What needs to be done »
Only the lines that hold "proc" should be in the answer, each copied from the data below.

[Records for this exercise — start]

<file path="src/rtl/gmi_pkg.sv">
`timescale 1ns / 1ps
// shared types and constants for the grib message indexer
package gmi_pkg;

  localparam int OFFSET_BITS_DEF = 40;
  localparam int LENGTH_BITS_DEF = 32;

  localparam int OFFSET_W = 40;
  localparam int LENGTH_W = 32;
  localparam int INDEX_W  = 16;

  localparam logic [31:0] MARK_GRIB = 32'h4752_4942;
  localparam logic [31:0] MARK_END  = 32'h3737_3737;

  localparam logic [7:0] EDITION_ONE = 8'd1;

  // header byte positions within a message
  localparam logic [3:0] HIDX_FIRST   = 4'd4;
  localparam logic [3:0] HIDX_LEN_END = 4'd6;
  localparam logic [3:0] HIDX_EDITION = 4'd7;
  localparam logic [3:0] HIDX_LAST    = 4'd15;

  // header bytes consumed and shortest legal message per length form
  localparam int HDR_ED1     = 8;
  localparam int HDR_EDN     = 16;
  localparam int TRAILER_LEN = 4;

  localparam logic RESULT_FOUND = 1'b0;
  localparam logic RESULT_ERROR = 1'b1;

  localparam logic [15:0] MAX_MESSAGES_RST = 16'hFFFF;

  typedef enum logic [3:0] {
    PH_HUNT   = 4'b0001,
    PH_HEADER = 4'b0010,
    PH_BODY   = 4'b0100,
    PH_STOP   = 4'b1000
  } phase_t;

  typedef struct packed {
    logic [7:0] data_byte;
    logic       last_byte;
  } in_item_t;

  typedef struct packed {
    logic                result_kind;
    logic [OFFSET_W-1:0] message_offset;
    logic [LENGTH_W-1:0] message_length;
    logic [7:0]          edition;
    logic [INDEX_W-1:0]  message_index;
  } out_item_t;

  typedef struct packed {
    logic      vld;
    out_item_t data;
  } scan_res_t;

  typedef struct packed {
    logic halted;
  } scan_stat_t;

endpackage

</file>
<file path="src/rtl/gmi_scan.sv">
`timescale 1ns / 1ps
// byte-at-a-time marker hunt, header decode and body/trailer check
module gmi_scan #(
  parameter int OFFSET_BITS = gmi_pkg::OFFSET_BITS_DEF,
  parameter int LENGTH_BITS = gmi_pkg::LENGTH_BITS_DEF
) (
  input  logic                clk,
  input  logic                rst_n,
  input  logic                cfg_wr_en,
  input  logic [15:0]         cfg_wr_data,
  input  logic                item_vld,
  input  gmi_pkg::in_item_t   item,
  output gmi_pkg::scan_res_t  res,
  output gmi_pkg::scan_stat_t stat
);

  // accumulator keeps at least the 32 bits that are reported
  localparam int ACC_W = (LENGTH_BITS > 32) ? LENGTH_BITS : 32;

  gmi_pkg::phase_t         phase_r, phase_nxt;
  logic [OFFSET_BITS-1:0]  pos_r, pos_nxt;
  logic [31:0]             recent_r, recent_nxt;
  logic [3:0]              hidx_r, hidx_nxt;
  logic [ACC_W-1:0]        acc_r, acc_nxt;
  logic                    ovf_r, ovf_nxt;
  logic [7:0]              ed_r, ed_nxt;
  logic [OFFSET_BITS-1:0]  start_r, start_nxt;
  logic [LENGTH_BITS-1:0]  rem_r, rem_nxt;
  logic [15:0]             mf_r, mf_nxt;
  logic [ACC_W-1:0]        len_r, len_nxt;
  logic [15:0]             max_r;

  logic [ACC_W-1:0]        acc_sh;
  logic                    ovf_sh;
  logic [ACC_W-1:0]        take_len;
  logic                    take_ovf;
  logic [ACC_W-1:0]        take_min;
  logic [ACC_W-1:0]        take_hdr;
  logic                    take_bad;
  logic                    took;
  logic                    emit;
  logic                    kind;
  logic [7:0]              b;
  logic                    last;

  assign b    = item.data_byte;
  assign last = item.last_byte;

  assign acc_sh = {acc_r[ACC_W-9:0], b};
  assign ovf_sh = ovf_r | (|acc_r[ACC_W-1 -: 8]);

  // length is taken either right at the edition byte or at the last header byte
  always_comb begin
    if (hidx_r == gmi_pkg::HIDX_EDITION) begin
      take_len = acc_r;
      take_ovf = ovf_r;
      take_min = ACC_W'(gmi_pkg::HDR_ED1 + gmi_pkg::TRAILER_LEN);
      take_hdr = ACC_W'(gmi_pkg::HDR_ED1);
    end else begin
      take_len = acc_sh;
      take_ovf = ovf_sh;
      take_min = ACC_W'(gmi_pkg::HDR_EDN + gmi_pkg::TRAILER_LEN);
      take_hdr = ACC_W'(gmi_pkg::HDR_EDN);
    end
    take_bad = take_ovf | (|(take_len >> LENGTH_BITS)) | (take_len < take_min);
  end

  always_comb begin
    phase_nxt  = phase_r;
    pos_nxt    = pos_r;
    recent_nxt = recent_r;
    hidx_nxt   = hidx_r;
    acc_nxt    = acc_r;
    ovf_nxt    = ovf_r;
    ed_nxt     = ed_r;
    start_nxt  = start_r;
    rem_nxt    = rem_r;
    mf_nxt     = mf_r;
    len_nxt    = len_r;
    emit       = 1'b0;
    kind       = gmi_pkg::RESULT_FOUND;
    took       = 1'b0;

    if (item_vld && phase_r != gmi_pkg::PH_STOP) begin
      pos_nxt    = pos_r + OFFSET_BITS'(1);
      recent_nxt = {recent_r[23:0], b};
      case (phase_r)
        gmi_pkg::PH_HUNT: begin
          if (recent_nxt == gmi_pkg::MARK_GRIB) begin
            start_nxt = pos_r - OFFSET_BITS'(3);
            hidx_nxt  = gmi_pkg::HIDX_FIRST;
            acc_nxt   = '0;
            ovf_nxt   = 1'b0;
            ed_nxt    = '0;
            len_nxt   = '0;
            phase_nxt = gmi_pkg::PH_HEADER;
            if (last) begin
              emit      = 1'b1;
              kind      = gmi_pkg::RESULT_ERROR;
              phase_nxt = gmi_pkg::PH_STOP;
            end
          end else if (last) begin
            phase_nxt = gmi_pkg::PH_STOP;
          end
        end
        gmi_pkg::PH_HEADER: begin
          hidx_nxt = hidx_r + 4'd1;
          if (hidx_r inside {[gmi_pkg::HIDX_FIRST:gmi_pkg::HIDX_LEN_END]}) begin
            acc_nxt = acc_sh;
            ovf_nxt = ovf_sh;
          end else if (hidx_r == gmi_pkg::HIDX_EDITION) begin
            ed_nxt = b;
            if (b == gmi_pkg::EDITION_ONE) begin
              took = 1'b1;
            end else begin
              acc_nxt = '0;
              ovf_nxt = 1'b0;
            end
          end else begin
            acc_nxt = acc_sh;
            ovf_nxt = ovf_sh;
            if (hidx_r == gmi_pkg::HIDX_LAST) begin
              took = 1'b1;
            end
          end
          if (took) begin
            len_nxt = take_len;
            rem_nxt = LENGTH_BITS'(take_len - take_hdr);
            if (take_bad || last) begin
              emit      = 1'b1;
              kind      = gmi_pkg::RESULT_ERROR;
              phase_nxt = gmi_pkg::PH_STOP;
            end else begin
              phase_nxt = gmi_pkg::PH_BODY;
            end
          end else if (last) begin
            emit      = 1'b1;
            kind      = gmi_pkg::RESULT_ERROR;
            phase_nxt = gmi_pkg::PH_STOP;
          end
        end
        gmi_pkg::PH_BODY: begin
          rem_nxt = rem_r - LENGTH_BITS'(1);
          if (rem_nxt != '0) begin
            if (last) begin
              emit      = 1'b1;
              kind      = gmi_pkg::RESULT_ERROR;
              phase_nxt = gmi_pkg::PH_STOP;
            end
          end else if (recent_nxt != gmi_pkg::MARK_END) begin
            emit      = 1'b1;
            kind      = gmi_pkg::RESULT_ERROR;
            phase_nxt = gmi_pkg::PH_STOP;
          end else begin
            emit       = 1'b1;
            mf_nxt     = mf_r + 16'd1;
            recent_nxt = '0;
            if (mf_nxt >= max_r || last) begin
              phase_nxt = gmi_pkg::PH_STOP;
            end else begin
              phase_nxt = gmi_pkg::PH_HUNT;
            end
          end
        end
        default: begin
          phase_nxt = gmi_pkg::PH_STOP;
        end
      endcase
    end
  end

  // result fields reflect the state as updated by this byte, index before the count moves
  always_comb begin
    res.vld                 = emit;
    res.data.result_kind    = kind;
    res.data.message_offset = gmi_pkg::OFFSET_W'(start_nxt);
    res.data.message_length = gmi_pkg::LENGTH_W'(len_nxt);
    res.data.edition        = ed_nxt;
    res.data.message_index  = mf_r;
  end

  assign stat.halted = (phase_r == gmi_pkg::PH_STOP);

  always_ff @(posedge clk) begin
    if (!rst_n) begin
      phase_r  <= gmi_pkg::PH_HUNT;
      pos_r    <= '0;
      recent_r <= '0;
      hidx_r   <= '0;
      acc_r    <= '0;
      ovf_r    <= 1'b0;
      ed_r     <= '0;
      start_r  <= '0;
      rem_r    <= '0;
      mf_r     <= '0;
      len_r    <= '0;
      max_r    <= gmi_pkg::MAX_MESSAGES_RST;
    end else begin
      phase_r  <= phase_nxt;
      pos_r    <= pos_nxt;
      recent_r <= recent_nxt;
      hidx_r   <= hidx_nxt;
      acc_r    <= acc_nxt;
      ovf_r    <= ovf_nxt;
      ed_r     <= ed_nxt;
      start_r  <= start_nxt;
      rem_r    <= rem_nxt;
      mf_r     <= mf_nxt;
      len_r    <= len_nxt;
      if (cfg_wr_en) begin
        max_r <= cfg_wr_data;
      end
    end
  end

endmodule

</file>
<file path="src/rtl/grib_message_indexer.sv">
`timescale 1ns / 1ps
// grib message indexer top level: input register, scanner and result register
// Usage:
//   in_valid/in_data/in_stall carry the file one byte per transfer, with
//   last_byte set on the final byte. out_valid/out_data/out_stall carry one
//   result per good message (offset, length, edition, index) or one error
//   result, after which the block halts and ignores further bytes.
//   cfg_wr_en/cfg_wr_data set the message limit; write it while idle.
//   A transferred byte is registered in the input register, scanned once the
//   result register is empty or being taken, and its result, if any, is
//   registered and presented on out_valid. One byte per cycle is
//   sustained while the result side is not stalled; the input register and
//   the result register are the only stages.
//   While out_stall holds a pending result, the scanner waits and in_stall
//   rises once the input register is full; nothing is dropped.
//   Synchronous active-low reset returns to the marker hunt at offset zero,
//   clears the message count and sets the limit to 65535.
module grib_message_indexer #(
  parameter int OFFSET_BITS = gmi_pkg::OFFSET_BITS_DEF,
  parameter int LENGTH_BITS = gmi_pkg::LENGTH_BITS_DEF
) (
  input  logic               clk,
  input  logic               rst_n,
  input  logic               in_valid,
  input  gmi_pkg::in_item_t  in_data,
  output logic               in_stall,
  output logic               out_valid,
  output gmi_pkg::out_item_t out_data,
  input  logic               out_stall,
  input  logic               cfg_wr_en,
  input  logic [15:0]        cfg_wr_data
);

  logic                s1_vld_r, s1_vld_nxt;
  gmi_pkg::in_item_t   s1_item_r;
  logic                out_vld_r, out_vld_nxt;
  gmi_pkg::out_item_t  out_item_r;
  logic                adv;
  logic                proc;
  gmi_pkg::scan_res_t  res;
  gmi_pkg::scan_stat_t stat;

  // the scanner may move only when the result slot is empty or being taken
  assign adv      = !out_vld_r || !out_stall;
  assign proc     = s1_vld_r && adv;
  assign in_stall = s1_vld_r && !adv;

  assign out_valid = out_vld_r;
  assign out_data  = out_item_r;

  always_comb begin
    if (in_valid && !in_stall) begin
      s1_vld_nxt = 1'b1;
    end else if (adv) begin
      s1_vld_nxt = 1'b0;
    end else begin
      s1_vld_nxt = s1_vld_r;
    end
    if (proc) begin
      out_vld_nxt = res.vld;
    end else begin
      out_vld_nxt = out_vld_r && out_stall;
    end
  end

  gmi_scan #(
    .OFFSET_BITS (OFFSET_BITS),
    .LENGTH_BITS (LENGTH_BITS)
  ) u_scan (
    .clk         (clk),
    .rst_n       (rst_n),
    .cfg_wr_en   (cfg_wr_en),
    .cfg_wr_data (cfg_wr_data),
    .item_vld    (proc),
    .item        (s1_item_r),
    .res         (res),
    .stat        (stat)
  );

  always_ff @(posedge clk) begin
    if (!rst_n) begin
      s1_vld_r  <= 1'b0;
      out_vld_r <= 1'b0;
    end else begin
      s1_vld_r  <= s1_vld_nxt;
      out_vld_r <= out_vld_nxt;
    end
  end

  always_ff @(posedge clk) begin
    if (in_valid && !in_stall) begin
      s1_item_r <= in_data;
    end
    if (proc && res.vld) begin
      out_item_r <= res.data;
    end
  end

`ifndef ASSERT_OFF
  a_stall_only_when_full: assert property (@(posedge clk) disable iff (!rst_n)
    in_stall |-> s1_vld_r)
    else $error("input stalled with an empty input register");

  a_error_halts: assert property (@(posedge clk) disable iff (!rst_n)
    (proc && res.vld && res.data.result_kind == gmi_pkg::RESULT_ERROR) |=> stat.halted)
    else $error("scanner kept running after an error result");

  a_halt_sticky: assert property (@(posedge clk) disable iff (!rst_n)
    stat.halted |=> stat.halted)
    else $error("scanner left the halted state without reset");

  a_no_result_when_halted: assert property (@(posedge clk) disable iff (!rst_n)
    stat.halted |-> !res.vld)
    else $error("result produced while halted");
`endif

endmodule
</file>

[Records for this exercise — finish]

Solution »
  logic                proc;
  assign proc     = s1_vld_r && adv;
    if (proc) begin
    .item_vld    (proc),
    if (proc && res.vld) begin
    (proc && res.vld && res.data.result_kind == gmi_pkg::RESULT_ERROR) |=> stat.halted)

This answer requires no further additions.